Modern high-performance permanent magnets are rare-earth compounds. Neodymium-iron-boron (Nd-Fe-B) holds the highest room-temperature energy product of any commercial material, reaching about 400 kJ/m³ in sintered grades. Samarium-cobalt (Sm-Co) magnets sacrifice some energy product for superior temperature stability and corrosion resistance. These materials enabled the compact, lightweight motors found in electric vehicles, wind turbine generators, and consumer electronics.
Rare-earth permanent magnet research continues to focus on reducing dependence on heavy rare earths such as dysprosium, which are geopolitically concentrated, while maintaining coercivity at elevated operating temperatures.

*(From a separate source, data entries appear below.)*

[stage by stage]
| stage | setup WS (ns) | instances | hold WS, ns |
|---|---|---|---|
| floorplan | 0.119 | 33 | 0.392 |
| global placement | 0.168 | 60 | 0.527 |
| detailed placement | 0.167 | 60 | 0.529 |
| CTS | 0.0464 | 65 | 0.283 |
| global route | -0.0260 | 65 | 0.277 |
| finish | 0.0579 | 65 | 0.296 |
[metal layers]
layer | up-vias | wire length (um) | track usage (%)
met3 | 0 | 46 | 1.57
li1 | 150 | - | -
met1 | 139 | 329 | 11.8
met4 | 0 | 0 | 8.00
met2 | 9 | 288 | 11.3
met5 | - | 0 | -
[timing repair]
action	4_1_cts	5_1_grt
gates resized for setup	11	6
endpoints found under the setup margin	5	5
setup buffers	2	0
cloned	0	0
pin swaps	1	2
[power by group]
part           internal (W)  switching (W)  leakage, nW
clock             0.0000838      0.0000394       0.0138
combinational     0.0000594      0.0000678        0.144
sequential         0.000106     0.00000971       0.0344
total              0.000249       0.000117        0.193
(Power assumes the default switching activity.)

Micromagnetics is the computational discipline that models magnetization behavior at the nanometer to micrometer scale by solving the Landau-Lifshitz-Gilbert equation over a discretized geometry. Micromagnetic simulations reveal how domain walls nucleate at defects, how reversal propagates through a grain, and how demagnetizing fields from neighboring grains interact, guiding the design of permanent magnets with optimized coercivity and remanence.
Electromagnets
Electromagnets generate magnetic fields only when electric current flows through a coil wound around a ferromagnetic core. The field strength is controlled by adjusting the current, and the field drops to zero when power is removed. This switchability makes electromagnets indispensable in applications requiring rapid field changes or precise control.

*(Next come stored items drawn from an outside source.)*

**config.mk**
```make
export PLATFORM = sky130hd
export DESIGN_NAME = arb4way16
export DESIGN_NICKNAME = d
export VERILOG_FILES = /design/src/rtl/arb4way16_pkg.sv /design/src/rtl/arb4way16_mux4way16.sv /design/src/rtl/arb4way16.sv
export SDC_FILE = /design/constraint.sdc
export NUM_CORES = 1
export LEC_CHECK = 0
export BUFFER_PORTS_ARGS = -buffer_cell sky130_fd_sc_hd__buf_2
export CAP_MARGIN = 30
export CORE_MARGIN = 10
export CORE_UTILIZATION = 24
export CTS_CLUSTER_DIAMETER = 40
export DETAILED_ROUTE_END_ITERATION = 12
export GPL_TIMING_DRIVEN = 0
export HOLD_SLACK_MARGIN = 0.06
export PLACE_DENSITY = 0.58
export SLEW_MARGIN = 0
export SYNTH_ARGS = -nofsm -noshare
export SYNTH_HDL_FRONTEND = slang
export SYNTH_HIERARCHICAL = 1
export SYNTH_SLANG_ARGS = --single-unit
```
**constraint.sdc**
```tcl
create_clock -name clk -period 3.5 [get_ports clk]
set_input_delay 0.525 -clock clk [delete_from_list [all_inputs] [get_ports clk]]
set_output_delay 0.525 -clock clk [all_outputs]
set_load 0.02 [all_outputs]
```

Industrial electromagnets lift steel scrap in recycling plants and hold workpieces on precision machining tables. Medical electromagnets deflect particle beams in proton therapy systems and position magnetic capsule endoscopes inside the body. The field of a conventional resistive electromagnet is ultimately limited by the thermal load of the current-carrying windings; increasing current increases both field strength and resistive losses.
Superconducting Magnets
Superconducting magnets replace resistive windings with coils of superconducting wire that carry current with zero resistance below a critical temperature. Eliminating resistive loss allows much higher current densities and, consequently, much larger magnetic fields. Niobium-titanium (NbTi) and niobium-tin (Nb₃Sn) are the dominant low-temperature superconductor materials, operated in liquid helium at 4.2 K.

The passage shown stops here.